Prima ancora che Cesare avesse lasciato Roma per assumere le sue funzioni in Gallia, ricevette notizia che la tribù elvetica aveva iniziato a migrare verso ovest verso la costa atlantica, bruciando i loro villaggi alle loro spalle. Si muovevano per sfuggire alle vessazioni delle tribù germaniche e per cercare il loro saccheggio, qualcosa che mancava nella loro patria montuosa. Per aiutare i loro piani, fecero alleanze con i Sequani, gli Aedui (clienti romani) e altre due tribù galliche. I Romani temevano giustamente che gli Helvetii avrebbero saccheggiato altre tribù mentre migravano, e che una volta insediati nella Gallia sud-occidentale avrebbero rappresentato una minaccia per il territorio romano. Inoltre, le tribù germaniche probabilmente si sarebbero trasferite nella patria Helvetii abbandonata, ponendo un’altra minaccia agli interessi romani.

Cesare si mosse rapidamente in Gallia, creando unità ausiliarie mentre andava.
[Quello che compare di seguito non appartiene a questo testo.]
--- src/rtl/multi_digit_counter.sv ---
// Prescaled up/down BCD counter with a multiplexed 7-segment display driver.
// Optional leading-zero blanking is enabled by defining LEADING_ZERO_BLANK_EN.
module multi_digit_counter #(
    parameter int DIGITS = 4,
    parameter int DIV_W  = 27,
    parameter int SEL_W  = 5,
    parameter int SCAN_W = 17
) (
    input  logic                  clk,
    input  logic                  rst_n,
    input  logic                  en,
    input  logic                  up,
    input  logic                  load,
    input  logic [4*DIGITS-1:0]   load_val,
    input  logic [SEL_W-1:0]      rate_sel,
    output logic [4*DIGITS-1:0]   count,
    output logic                  tc,
    output logic [DIGITS-1:0]     an,
    output logic [6:0]            seg
);

    localparam int DIG_IDX_W = (DIGITS > 1) ? $clog2(DIGITS) : 1;
    localparam int TAP_W     = (DIV_W > 1) ? $clog2(DIV_W) : 1;
    localparam logic [TAP_W-1:0]     MAX_TAP  = TAP_W'(DIV_W - 1);
    localparam logic [DIG_IDX_W-1:0] LAST_DIG = DIG_IDX_W'(DIGITS - 1);

    // Active-low segment patterns, bit order g..a.
    function automatic logic [6:0] seg7(input logic [3:0] val);
        logic [6:0] pat;
        case (val)
            4'd0:    pat = 7'b1000000;
            4'd1:    pat = 7'b1111001;
            4'd2:    pat = 7'b0100100;
            4'd3:    pat = 7'b0110000;
            4'd4:    pat = 7'b0011001;
            4'd5:    pat = 7'b0010010;
            4'd6:    pat = 7'b0000010;
            4'd7:    pat = 7'b1111000;
            4'd8:    pat = 7'b0000000;
            4'd9:    pat = 7'b0010000;
            default: pat = 7'b1111111;
        endcase
        return pat;
    endfunction

    logic [DIV_W-1:0]     r_presc;
    logic                 r_tap_q;
    logic [4*DIGITS-1:0]  r_count;
    logic                 r_tc;
    logic [SCAN_W-1:0]    r_scan;
    logic [DIG_IDX_W-1:0] r_digit;
    logic [DIGITS-1:0]    r_an;
    logic [6:0]           r_seg;

    logic [31:0]          w_sel_ext;
    logic [TAP_W-1:0]     w_tap;
    logic                 w_tap_bit;
    logic                 w_tick;
    logic [4*DIGITS-1:0]  w_inc;
    logic [4*DIGITS-1:0]  w_dec;
    logic                 w_carry;
    logic                 w_borrow;
    logic [4*DIGITS-1:0]  w_load_clamped;
    logic [3:0]           w_cur_digit;
    logic                 w_blank;
    logic [DIGITS-1:0]    w_upper_zero;
    logic                 w_zero_acc;

    // Out-of-range selects saturate to the slowest tap.
    always_comb begin
        w_sel_ext = 32'(rate_sel);
        w_tap     = MAX_TAP;
        if (w_sel_ext < 32'(DIV_W - 1)) begin
            w_tap = TAP_W'(rate_sel);
        end
    end

    assign w_tap_bit = r_presc[w_tap];
    assign w_tick    = w_tap_bit & ~r_tap_q;

    always_ff @(posedge clk or negedge rst_n) begin
        if (!rst_n) begin
            r_presc <= '0;
            r_tap_q <= 1'b0;
        end else begin
            r_presc <= r_presc + DIV_W'(1);
            r_tap_q <= w_tap_bit;
        end
    end

    // Ripple BCD increment/decrement; the final carry/borrow flags a full wrap.
    always_comb begin
        w_inc    = r_count;
        w_dec    = r_count;
        w_carry  = 1'b1;
        w_borrow = 1'b1;
        for (int i = 0; i < DIGITS; i++) begin
            if (w_carry) begin
                if (r_count[4*i +: 4] >= 4'd9) begin
                    w_inc[4*i +: 4] = 4'd0;
                end else begin
                    w_inc[4*i +: 4] = r_count[4*i +: 4] + 4'd1;
                    w_carry         = 1'b0;
                end
            end
            if (w_borrow) begin
                if (r_count[4*i +: 4] == 4'd0) begin
                    w_dec[4*i +: 4] = 4'd9;
                end else begin
                    w_dec[4*i +: 4] = r_count[4*i +: 4] - 4'd1;
                    w_borrow        = 1'b0;
                end
            end
        end
    end

    always_comb begin
        w_load_clamped = load_val;
        for (int i = 0; i < DIGITS; i++) begin
            if (load_val[4*i +: 4] > 4'd9) begin
                w_load_clamped[4*i +: 4] = 4'd9;
            end
        end
    end

    // Direction is only consulted when a step actually happens.
    always_ff @(posedge clk or negedge rst_n) begin
        if (!rst_n) begin
            r_count <= '0;
            r_tc    <= 1'b0;
        end else if (load) begin
            r_count <= w_load_clamped;
            r_tc    <= 1'b0;
        end else if (en && w_tick) begin
            if (up) begin
                r_count <= w_inc;
                r_tc    <= w_carry;
            end else begin
                r_count <= w_dec;
                r_tc    <= w_borrow;
            end
        end else begin
            r_tc <= 1'b0;
        end
    end

    always_ff @(posedge clk or negedge rst_n) begin
        if (!rst_n) begin
            r_scan  <= '0;
            r_digit <= '0;
        end else begin
            r_scan <= r_scan + SCAN_W'(1);
            if (r_scan == {SCAN_W{1'b1}}) begin
                if (r_digit == LAST_DIG) begin
                    r_digit <= '0;
                end else begin
                    r_digit <= r_digit + DIG_IDX_W'(1);
                end
            end
        end
    end

    // w_upper_zero[i] is set when digit i and every digit above it are zero.
    always_comb begin
        w_upper_zero = '0;
        w_zero_acc   = 1'b1;
        for (int i = DIGITS - 1; i >= 0; i--) begin
            w_zero_acc      = w_zero_acc & (r_count[4*i +: 4] == 4'd0);
            w_upper_zero[i] = w_zero_acc;
        end
    end

    always_comb begin
        w_cur_digit = 4'd0;
        w_blank     = 1'b0;
        for (int i = 0; i < DIGITS; i++) begin
            if (r_digit == DIG_IDX_W'(i)) begin
                w_cur_digit = r_count[4*i +: 4];
`ifdef LEADING_ZERO_BLANK_EN
                w_blank = (i > 0) && w_upper_zero[i];
`else
                w_blank = 1'b0;
`endif
            end
        end
    end

    always_ff @(posedge clk or negedge rst_n) begin
        if (!rst_n) begin
            r_an  <= '1;
            r_seg <= 7'b1111111;
        end else begin
            r_an  <= ~(DIGITS'(1) << r_digit);
            r_seg <= w_blank ? 7'b1111111 : seg7(w_cur_digit);
        end
    end

    assign count = r_count;
    assign tc    = r_tc;
    assign an    = r_an;
    assign seg   = r_seg;

endmodule
--- config.mk ---
export PLATFORM = sky130hd
export DESIGN_NAME = multi_digit_counter
export DESIGN_NICKNAME = d
export VERILOG_FILES = /design/src/rtl/multi_digit_counter.sv
export SDC_FILE = /design/constraint.sdc
export NUM_CORES = 1
export LEC_CHECK = 0
export BUFFER_PORTS_ARGS = -buffer_cell sky130_fd_sc_hd__buf_4
export CORE_ASPECT_RATIO = 1.75
export CORE_MARGIN = 5
export CORE_UTILIZATION = 50
export DETAILED_ROUTE_END_ITERATION = 12
export GPL_TIMING_DRIVEN = 1
export HOLD_SLACK_MARGIN = 0.08
export PLACE_DENSITY = 0.7
export SLEW_MARGIN = 10
export SYNTH_ARGS = -nofsm -noshare
export SYNTH_HDL_FRONTEND = slang
export SYNTH_SLANG_ARGS = --single-unit
export TNS_END_PERCENT = 5
--- constraint.sdc ---
create_clock -name clk -period 2.9 [get_ports clk]
set_clock_uncertainty 0.2 [all_clocks]
set_input_delay 0.29 -clock clk [delete_from_list [all_inputs] [get_ports clk]]
set_output_delay 0.29 -clock clk [all_outputs]
set_load 0.02 [all_outputs]
==> flow_summary.toml <==
[global_routing]
grt_overflow = 0
grt_util_all_layers_pct = 20.3
number_of_global_route_vias_before_repair = 4071
grt_antenna_before_repair = 0
grt_first_pass_wirelength_um = 19100
largest_net_degree_at_the_start_of_global_routing = 76

[sta]
tightestPinTransition_ns = 0.945
worst_hold_slack_ns = 0.0837
timing.max_slew.rel_slack_pct = 37.0
fmaxAchievable_mhz = 374
final-setup-viol-count = 0
post-route-worst-setup-slack_ns = 0.225
period_minus_slack_ns = 2.67
totalNegativeSetupSlack_ns = 0
final.period_utilization_pct = 92.2
timing.final.hold_violations = 0
finalMaxSlewViolations = 0
setup_repair_after_global_routing_missed_its_margin = "false"

[layout]
layout_overhead_on_the_synthesized_area_pct = 19.3
number_of_filler_cells_placed_in_the_layout = 791
postLayoutCoreUtil_pct = 61.3
insertedDiodeCount = 0
post_layout_nonfiller_instances = 678
share_of_post_route_cells_with_drive_strength_above_1_pct = 19.4
nets = 603

[worst_hold_path]
hold_path_class = "primary input to flip-flop"

[critical_path]
worst_path_max_delay_cell = "sky130_fd_sc_hd__or3b_2"
setup.worst_path.start_class = "flip-flop"
cpPeakStageDelay_ns = 0.48
setup.worst_path.class = "flip-flop to flip-flop"
end_kind = "flip-flop"
worst-endpoint-arrival_ns = 2.75
timing.critical_path.required_ns = 2.98
crit_chain = "inv_1 > ha_1 > or3b_2 > o211a_1 > a2111oi_4 > a311o_1 > and3_1"
worst-path-max-fanout = 7

[place]
pre_cts_ws_ns = 0.273
numPortBuffers = 53
gp_congestion = 0.869
hpwlAfterDp_um = 8280
cell_count_post_placement = 655

[route]
num_vias = 3990
drt-total-wl_um = 11300
route.antenna.remaining_nets = 0
drc_errors = 0
vias_per_cell = 5.88
routed_wl_per_cell_um = 16.7
drt_iter0_drc = 251
drt_pre_antenna_iters = 4

[logic_synthesis]
postSynthRegisterBits = 75
yosys_most_used_dff = "sky130_fd_sc_hd__dfrtp_1"
yosysTopAreaCell = "sky130_fd_sc_hd__dfrtp_1"
synth_top_cell_area_share_pct = 34.1
ys_async_rst_share_pct = 100
syn-mean-instance-area_um2 = 9.61
synth_cell_types = 71
synthesis.nets = 539
synth-edff-count = 0
mapped_cells = 489
post_synth_main_area_contributors = "sky130_fd_sc_hd__dfrtp_1 (34%), sky130_fd_sc_hd__ha_1 (6.4%), sky130_fd_sc_hd__dfstp_2 (6.2%)"
synth_cell_count_leaders = "sky130_fd_sc_hd__dfrtp_1 (64), sky130_fd_sc_hd__a21oi_1 (36), sky130_fd_sc_hd__xnor2_1 (33)"
synth.yosys.seq_area_share_pct = 40.2
yosysWarnings = 0
synth_most_common_cell = "sky130_fd_sc_hd__dfrtp_1"
netlist_area_mm2 = 0.00470

[floorplanning]
core_area_mm2 = 0.00915
die_height_um = 138
ioPinCount = 54
placement_rows = 46
start_util_pct = 51.4
dieArea_mm2 = 0.0115
die_width_um = 83.3

[pwr]
power.density_mw_per_mm2 = 529
p_leak_nw = 2.50
vdd.ir_drop.worst_mv = 0.374

[clock_network]
numClockSinks = 75
cts-root-buf = "sky130_fd_sc_hd__clkbuf_16"
cts_tree = "yes"
clkTransAtPathRegs_ns = 0.07
cts_setup_buffers = 0
cts_htree_levels = 3
clockBufferDepth = 2
cts_inserted_buffers = 9
cts_hold_buffers = 7
cts_resized = 0
worstSkewPairLatency_ns = 0.34

[run]
maxCapViolCount = 0

[status]
status = "finished, final reports clean"
## metal layers
| layer | global-route usage [%] | routed length [um] |
|---|---|---|
| met2 | 36.4 | 6090 |
| met3 | 3.51 | 558 |
| met1 | 21.7 | 4160 |
| met5 | 0 | 0 |
| met4 | 12.7 | 504 |
## cell usage in the layout, fill, tap and decap left out, drive strengths merged, types with 24 or more instances in the layout
cell type and n:
nand2 28, ha 24, inv 31, dfrtp 64
xnor2 33, nand3 27, nor2 28, a21oi 37
buf 64
## worst paths after layout
check / start / end / slack, ns / cells past startpoint
max reg2reg: count[5] / count[8] / 0.23 / 7
min reg2reg: r_scan[15] / r_scan[15] / 0.26 / 1
min: load_val[13] / count[13] / 0.08 / 3
max in group asynchronous: rst_n / r_scan[6] / 1.46 / 2
max: count[5] / count[8] / 0.23 / 7
min in group asynchronous: rst_n / count[12] / 0.43 / 2
## state kept, by name, summed over array words and instances (netlist names)
signal	flops
r_presc	27
seg	7
r_scan	17
an	4
tc	1
count	16
r_tap_q	1
r_digit	2
## area by class of cell
class / instances / area [um^2] / area share [%]
Multi-Input combinational cell: 368 / 2630 / 46.8
Tap cell: 120 / 150 / 2.68
Clock inverter: 7 / 58.8 / 1.05
Timing Repair Buffer: 71 / 551 / 9.82
Sequential cell: 75 / 1890 / 33.7
Clock buffer: 9 / 225 / 4.02
Inverter: 28 / 105 / 1.88
## where the power goes
| part | leakage (nW) | total, mW | switching (mW) | internal, mW |
|---|---|---|---|---|
| sequential | 0.951 | 1.19 | 0.0727 | 1.12 |
| clock | 0.139 | 1.08 | 0.482 | 0.594 |
| combinational | 1.41 | 0.698 | 0.401 | 0.298 |
| total | 2.50 | 2.97 | 0.955 | 2.01 |
## metrics by stage
| step | total power, mW | area (um^2) |
|---|---|---|
| detailed placement | 1.90 | 5250 |
| floorplan | 1.63 | 4700 |
| global route | 3.12 | 5610 |
| CTS | 2.99 | 5610 |
| finish | 2.97 | 5610 |
| global placement | 1.89 | 5250 |
## cell families after synthesis
logic type | synth area share (%)
buffers and inverters | 3.91
flip-flops | 40.2
adder cells (fa/ha/maj) | 6.39
AO/OA/AOI/OAI | 20.2
AND/OR/NAND/NOR | 18.4
XOR/XNOR | 8.01
multiplexers | 2.88
## worst max-delay path, delay by kind of cell, from the launching register on
kind / cells / cell delay [ns]
compound gates: 3 / 0.93
flops: 1 / 0.44
fa+ha+maj: 1 / 0.27
simple gates: 2 / 0.63
buf+inv: 1 / 0.15
Power figures use the tool's default switching activity.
Quando raggiunse la città di Ginevra, vicino al percorso pianificato degli Helvetii, iniziò la distruzione di un ponte sul fiume Rodano in territorio appartenente a una tribù cliente romana, gli Allobroges. Cesare, che per tutta la sua carriera militare si affidò pesantemente ai suoi ingegneri, iniziò a fortificare la sua posizione dietro il fiume con un bastione alto 16 piedi e una trincea parallela fiancheggiata da ballistae (grandi armi missilistiche). Avvertì gli Helvetii che qualsiasi tentativo di attraversare il fiume sarebbe stato opposto.

Cesare si affrettò quindi nella Gallia Cisalpina, dove prese il comando di tre legioni e ne arruolò due nuove, l’XI e la XII. Alla testa di queste cinque legioni, attraversò le Alpi, attraversando i territori di diverse tribù ostili e combattendo alcune scaramucce lungo il percorso.

Nel frattempo, gli Helvetii avevano iniziato a saccheggiare la terra delle tribù allineate con Roma. Per aiutare le tribù alleate dei Romani, Cesare incontrò gli Helvetii mentre attraversavano il fiume Arar (l’attuale Saône, nella Francia orientale). Quando raggiunse il fiume, tre quarti della forza elvetica avevano già attraversato. Ha instradato quelli rimasti dalla sua parte dell’Arar, uccidendo molti di loro e guidando il resto nel bosco. Poi costruì un ponte sul fiume e inseguì la forza principale elvetica per due settimane fino a quando una mancanza di rifornimenti lo costrinse a porre fine all’inseguimento.

In una rapida inversione, gli Elvetici in fuga improvvisamente si voltarono e cominciarono a inseguire i Romani, molestando la loro retroguardia. Cesare scelse di fermarsi e combattere su una collina vicino a un oppidum gallico (città fortificata) a Bibracte. Mandò la sua cavalleria a ritardare il nemico e mise quattro legioni nella tradizionale formazione romana a tre linee a metà della collina. Si appostò sulla cima della collina con altre due legioni, i suoi ausiliari e il suo treno bagagli. Verso mezzogiorno, la forza Helvetii, che si dice essere decine di migliaia di guerrieri esperti, apparve e si fermò di fronte alla forza romana più piccola e molto meno esperta in combattimento. Bibracte fu la prima grande battaglia della carriera militare di Cesare.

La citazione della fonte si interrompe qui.